もっともブラッケがソワソワするのも分からないでは無い。夜遅く新無憂宮に呼び出され南苑に通されれば誰でも驚くだろう。南苑は皇帝が私生活を過ごす場だ、本来廷臣が足を踏み込める場所では無い。つまり我々は非公式に呼び出されたという事になる。
呼び出された理由は何か、何故南苑に通されたのか……、ブラウンシュバイク公とはこれが初対面と言うわけではない。公からの依頼で一度改革について話をしている。まだ女帝陛下が公爵夫人で有ったころだ……。反応は良くも無ければ悪くもない、そんな感じだった。そして同時期にリッテンハイム侯からも改革について問い合わせを受けている……。

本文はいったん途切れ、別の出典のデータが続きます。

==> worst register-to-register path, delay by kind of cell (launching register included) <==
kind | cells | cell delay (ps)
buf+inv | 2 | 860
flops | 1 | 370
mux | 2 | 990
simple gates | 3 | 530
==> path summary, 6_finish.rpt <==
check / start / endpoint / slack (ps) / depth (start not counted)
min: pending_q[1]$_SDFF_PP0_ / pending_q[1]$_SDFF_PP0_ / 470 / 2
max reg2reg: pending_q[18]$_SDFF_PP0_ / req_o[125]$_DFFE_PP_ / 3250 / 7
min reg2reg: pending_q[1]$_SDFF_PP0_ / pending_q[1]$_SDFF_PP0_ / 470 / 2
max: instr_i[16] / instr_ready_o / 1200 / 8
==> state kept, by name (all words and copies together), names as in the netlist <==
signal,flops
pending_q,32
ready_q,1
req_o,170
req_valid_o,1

その二人が今国政の頂点に居る。多分改革についての話だろうが家具、調度の見事さが更に不安感を煽る。どうにも場違いな場所に居る……。またブラッケが溜息を吐いた。思わずこちらも溜息が出る。どんな話になるのかは分からないがさっさと要件を済まして帰りたいものだ。
「待たせた様だな」
ドアが開いて男が入ってきた。間違いない、ブラウンシュバイク公だ。その後ろを女性が付いてくる。女帝陛下だ、ブラッケと顔を見合わせ慌てて椅子から立ち上がり頭を下げた。
「それでは話が出来ん、座ってくれ」
公の声が聞こえたが、だからと言って“はい分かりました”と座ることなど出来ない。二人が座るのを待って五つ数えてから頭を上げて座った。ブラッケも一拍遅れて座る。
「二人とも初めてだな、女帝陛下だ。わしにとっては家の中で主君であったのだが最近では家の外でも主君であらせられる。二十四時間、頭の上がらぬお方だ」
公が笑い声を上げ女帝陛下も苦笑している。多分冗談なのだろうがとても笑う事など出来ない。私もブラッケも顔を引き攣らせているだけだ。もしかすると笑っているように見えるかもしれない。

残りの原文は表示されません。